Note that there are a number of POSIX Proactor flavors inside ACE (section 8.5 in C++NPv2 describes most of them). The particular shortcomings I’ve noted here only affect the ACE_POSIX_AIOCB_Proactor and ACE_POSIX_SIG_Proactor, which is largely based on the ACE_POSIX_AIOCB_Proactor. The newest one, ACE_POSIX_CB_Proactor, is much less affected, but is not as widely available.

So, the Proactor situation on UNIX platforms is generally not too good for demanding applications. Again, Proactor on Windows is very good, and recommended for high-performance, highly scalable networked applications. On Linux, stick to ACE_Reactor using the ACE_Dev_Poll_Reactor implementation; on other systems, stick with ACE_Reactor and ACE_Select_Reactor or ACE_TP_Reactor depending on your need for multithreaded dispatching.

When is it ok to use ACE Proactor on Linux?

November 25, 2008

The ACE Proactor framework (see C++NPv2 chapter 8, APG chapter 8 ) allows multiple I/O operations to be initiated and completed by a single thread. The idea is a good one, allowing a small number of threads to execute more I/O operations than could be done synchronously since the OS handles the actual transfers in the background. Many Windows programmers use this paradigm with overlapped I/O very effectively.

The overlapped I/O facility is used by ACE Proactor on Windows, and when the time comes for many to port their ACE-based application to Linux (or Solaris, or HP-UX, or AIX, or…) they naturally gravitate toward carrying the Proactor model to Linux. Seems safe, since Linux offers the aio facility, so off they go.

And then it happens. I/O locks up and all progress stops. Why? Because the aio facility upon which ACE Proactor builds is very restricted for socket I/O on Linux (at least through the Linuxes I’ve worked on). The issue is that the I/O operations initiated using aio from the application are silently converted to synchronous and executed in order based on the handle used. To see why this is a problem, consider the following common asynch I/O idiom:

  1. Open socket
  2. Initiate a read (whether expecting data or desiring to sense a broken connection)
  3. Initiate a write that should immediately complete

When the aio operations are converted to synchronous, the read is executed first, in a blocking manner. The write (which really has data to send) will not execute until the read completes. Consider the situation if the peer is waiting for an initial protocol exchange before sending any data. The peer is waiting for the local end to send data, but the local end’s data won’t actually send until the peer sends. But this will never happen, and we have deadlock.

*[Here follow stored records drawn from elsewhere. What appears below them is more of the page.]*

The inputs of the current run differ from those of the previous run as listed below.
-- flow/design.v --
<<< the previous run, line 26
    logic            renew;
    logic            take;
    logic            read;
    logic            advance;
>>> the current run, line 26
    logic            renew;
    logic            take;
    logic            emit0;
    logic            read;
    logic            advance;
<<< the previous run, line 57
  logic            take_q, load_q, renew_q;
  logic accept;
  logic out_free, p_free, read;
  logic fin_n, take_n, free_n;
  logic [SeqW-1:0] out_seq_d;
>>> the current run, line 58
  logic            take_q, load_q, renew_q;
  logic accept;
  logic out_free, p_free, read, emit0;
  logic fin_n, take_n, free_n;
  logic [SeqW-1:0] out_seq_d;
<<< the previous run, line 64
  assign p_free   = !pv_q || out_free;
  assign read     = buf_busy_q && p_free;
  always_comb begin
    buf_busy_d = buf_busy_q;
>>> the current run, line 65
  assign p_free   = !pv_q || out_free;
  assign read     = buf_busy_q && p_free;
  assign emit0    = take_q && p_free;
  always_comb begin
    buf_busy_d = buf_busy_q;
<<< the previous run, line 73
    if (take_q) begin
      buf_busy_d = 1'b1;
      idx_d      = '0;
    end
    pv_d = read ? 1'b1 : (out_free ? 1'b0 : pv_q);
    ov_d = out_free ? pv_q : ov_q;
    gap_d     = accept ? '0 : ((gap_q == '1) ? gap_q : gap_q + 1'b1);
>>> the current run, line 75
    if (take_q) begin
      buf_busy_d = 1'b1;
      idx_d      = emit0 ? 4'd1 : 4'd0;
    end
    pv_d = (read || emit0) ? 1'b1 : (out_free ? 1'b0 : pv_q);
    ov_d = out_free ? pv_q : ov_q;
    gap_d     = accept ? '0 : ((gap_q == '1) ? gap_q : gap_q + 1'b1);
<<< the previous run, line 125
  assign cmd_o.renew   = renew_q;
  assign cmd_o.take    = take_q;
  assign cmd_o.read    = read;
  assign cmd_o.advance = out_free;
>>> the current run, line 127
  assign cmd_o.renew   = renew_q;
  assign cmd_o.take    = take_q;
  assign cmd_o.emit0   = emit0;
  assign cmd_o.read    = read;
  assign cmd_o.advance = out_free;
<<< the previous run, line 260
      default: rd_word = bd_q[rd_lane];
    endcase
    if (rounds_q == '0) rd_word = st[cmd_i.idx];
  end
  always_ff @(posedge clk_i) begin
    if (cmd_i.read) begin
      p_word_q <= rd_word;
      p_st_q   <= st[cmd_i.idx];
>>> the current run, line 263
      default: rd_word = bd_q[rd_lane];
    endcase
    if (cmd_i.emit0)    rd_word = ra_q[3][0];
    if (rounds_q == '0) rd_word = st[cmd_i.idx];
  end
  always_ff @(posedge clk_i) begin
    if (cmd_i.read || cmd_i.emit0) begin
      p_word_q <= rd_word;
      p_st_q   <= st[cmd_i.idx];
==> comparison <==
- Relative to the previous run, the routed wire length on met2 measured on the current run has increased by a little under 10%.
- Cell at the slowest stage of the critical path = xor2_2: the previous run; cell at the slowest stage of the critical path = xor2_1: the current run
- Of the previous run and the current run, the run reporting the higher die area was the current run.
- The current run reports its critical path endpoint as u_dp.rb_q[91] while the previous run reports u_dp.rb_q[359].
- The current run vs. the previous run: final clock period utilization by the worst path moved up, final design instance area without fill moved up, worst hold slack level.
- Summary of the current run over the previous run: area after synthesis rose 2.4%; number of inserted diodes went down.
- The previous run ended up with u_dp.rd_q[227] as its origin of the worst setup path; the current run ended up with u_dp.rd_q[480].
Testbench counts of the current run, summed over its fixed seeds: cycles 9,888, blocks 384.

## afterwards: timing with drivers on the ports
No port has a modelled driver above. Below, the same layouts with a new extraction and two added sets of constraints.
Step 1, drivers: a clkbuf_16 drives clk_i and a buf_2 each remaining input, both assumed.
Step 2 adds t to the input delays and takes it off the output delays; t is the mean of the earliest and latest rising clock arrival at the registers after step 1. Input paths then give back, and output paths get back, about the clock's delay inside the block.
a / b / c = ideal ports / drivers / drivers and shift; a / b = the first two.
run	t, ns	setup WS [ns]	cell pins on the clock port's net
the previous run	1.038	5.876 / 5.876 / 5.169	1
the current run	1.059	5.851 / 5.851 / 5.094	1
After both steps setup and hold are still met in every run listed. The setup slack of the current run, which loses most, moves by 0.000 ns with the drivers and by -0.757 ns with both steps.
This is an optimization exercise on Yosys and OpenROAD, whose aim is small area, not a production implementation. In this exercise RTL edits were held to simulation tests only and were not proved equivalent to the original. The clock port is modelled as an ideal driver, which makes a skipped or thinned clock tree look cheaper than it is; a real chip needs a root buffer or a tree. Power and IR drop assume default switching activity.

==> run K: inputs <==
==> flow/design.v <==
module hub75_bcm_ctl #(
  parameter int COLOR_COUNT = 3,
  parameter int COLOR_BITS = 4,
  parameter int COL_ADDR_BITS = 6,
  parameter int ROW_ADDR_BITS = 4,
  parameter int SECTIONS = 2,
  parameter int BLANK_CYCLES = 4,
  parameter int ON_UNIT = 8
) (
  input  logic clk,
  input  logic rst,
  input  logic enable,
  input  logic [7:0] brightness,
  input  logic [SECTIONS*COLOR_COUNT*(2**COL_ADDR_BITS)*COLOR_BITS-1:0] row_in,
  input  logic row_valid,
  output logic row_req,
  output logic [ROW_ADDR_BITS-1:0] next_row,
  output logic hub_clk,
  output logic hub_lat,
  output logic hub_noe,
  output logic [ROW_ADDR_BITS-1:0] hub_mux,
  output logic [SECTIONS*COLOR_COUNT-1:0] s_out,
  output logic frame_done
);
  localparam int C = 2**COL_ADDR_BITS;
  localparam int SC = SECTIONS*COLOR_COUNT;
  localparam int L = 255;
  localparam logic [1:0] P_IDLE = 2'd0, P_SHIFT = 2'd1, P_BLANK = 2'd2, P_DISP = 2'd3;
  logic [1:0] ph, ph_n;            
  logic [6:0] cnt, cnt_n;          
  logic [5:0] cnt_hi;
  assign cnt = {cnt_hi, hub_clk};
  logic [1:0] plane, plane_n;
  logic [6:0] br, br_n;            
  logic nreq;                      
  logic load, nload;
  logic sh, bl, dp, cin, e, req_n, done_n, lat_n;
  logic [5:0] up;
  logic [6:0] mask;
  assign load = row_req & row_valid;
  assign nload = nreq | ~row_valid;
  always_comb begin
    sh = ph == P_SHIFT;
    bl = ph == P_BLANK;
    dp = ph == P_DISP;
    cin = cnt[0] | ~sh;
    {e, up} = {1'b0, cnt[6:1]} + 7'(cin);
    ph_n = ph;
    plane_n = plane;
    req_n = row_req;
    done_n = 1'b0;
    case (ph)
      P_IDLE: begin
        req_n = row_req ? !row_valid : enable;
        if (load) ph_n = P_SHIFT;
      end
      P_SHIFT: if (e) begin
        ph_n = P_BLANK;
        plane_n = plane + 1'b1;
      end
      P_BLANK: if (e) ph_n = P_DISP;
      default: if (e) begin
        if (plane == 2'd0) begin
          ph_n = P_IDLE;
          req_n = enable;
          done_n = &next_row;
        end else begin
          ph_n = P_SHIFT;
        end
      end
    endcase
    case (plane)
      2'd1: mask = 7'b0001110;
      2'd2: mask = 7'b0000110;
      2'd3: mask = 7'b0000010;
      default: mask = 7'b0000000;
    endcase
    if (ph == P_IDLE) cnt_n = '0;
    else cnt_n = {up, sh & ~cnt[0]}
                 | (sh & e ? 7'b1101110 : 7'b0)
                 | (bl & e || dp & !e ? mask : 7'b0);
    lat_n = bl && cnt[4:1] == 4'b1010;
    br_n = bl & e ? {brightness[7:2], &brightness[1:0]} : br;
  end
  always_ff @(posedge clk) begin
    br <= br_n;
    cnt_hi <= cnt_n[6:1];
  end
  logic [SC-1:0][L-1:0] ring, rin;
  localparam int H0 = 63, H1 = 126, H2 = 190, H3 = 254;
  for (genvar b = 0; b < 4; b++) begin : g_pl
    for (genvar kk = (b == 0 ? 1 : 0); kk < C; kk++) begin : g_col
      localparam int HB = b == 0 ? H0 : b == 1 ? H1 : b == 2 ? H2 : H3;
      localparam int J = (2*(HB - kk)) % L;
      for (genvar i = 0; i < SC; i++) begin : g_ln
        assign rin[i][J] = row_in[(i*C + C-1 - kk)*COLOR_BITS + b];
      end
    end
  end
  always_ff @(posedge clk) begin
    for (int i = 0; i < SC; i++)
      for (int k = 0; k < L; k++)
        ring[i][k] <= ~((load | ring[i][(k+L-1)%L]) & (nload | rin[i][k]));
  end
  logic [SC-1:0] tap, s_n;
  always_comb
    for (int i = 0; i < SC; i++) begin
      case (plane)
        2'd0: tap[i] = ring[i][125];
        2'd1: tap[i] = ~ring[i][141];
        2'd2: tap[i] = ring[i][167];
        default: tap[i] = ~ring[i][209];
      endcase
      s_n[i] = load ? row_in[(i*C + C-1)*COLOR_BITS] :
               ph_n == P_SHIFT && (cnt_n[0] ? s_out[i] : tap[i]);
    end
  always_ff @(posedge clk or posedge rst) begin
    if (rst) begin
      ph <= P_IDLE;
      hub_clk <= 1'b0;
      plane <= '0;
      next_row <= '0;
      hub_lat <= 1'b0;
      hub_noe <= 1'b1;
      hub_mux <= '0;
      s_out <= '0;
      row_req <= 1'b0;
      nreq <= 1'b1;
      frame_done <= 1'b0;
    end else begin
      ph <= ph_n;
      hub_clk <= cnt_n[0];
      plane <= plane_n;
      if (dp && e && plane == 2'd0) next_row <= next_row + 1'b1;
      hub_lat <= lat_n;
      hub_noe <= !(ph_n == P_DISP && {cnt_n[6:1], 1'b1} <= br_n);
      if (lat_n) hub_mux <= next_row;
      s_out <= s_n;
      row_req <= req_n;
      nreq <= !req_n;
      frame_done <= done_n;
    end
  end
endmodule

The only way to make a Proactor-based application work on Linux is to follow a strict lock-step protocol. A ping-pong model, if you will. Each side may only have one operation outstanding on the socket at a time. This is fairly fragile and doesn’t suit many applications well. But if you do have such an application model, you can safely use ACE Proactor on Linux.

Note that the aio facility and, thus, ACE Proactor, on HP-UX, AIX, etc. does not suffer from this “silently converts ops to synchronous” problem, so these restrictions don’t apply there.

For an example of how to program this lock-step protocol arrangement, see the ACE_wrappers/tests/Proactor_Test.cpp program – it has an option to run half-duplex.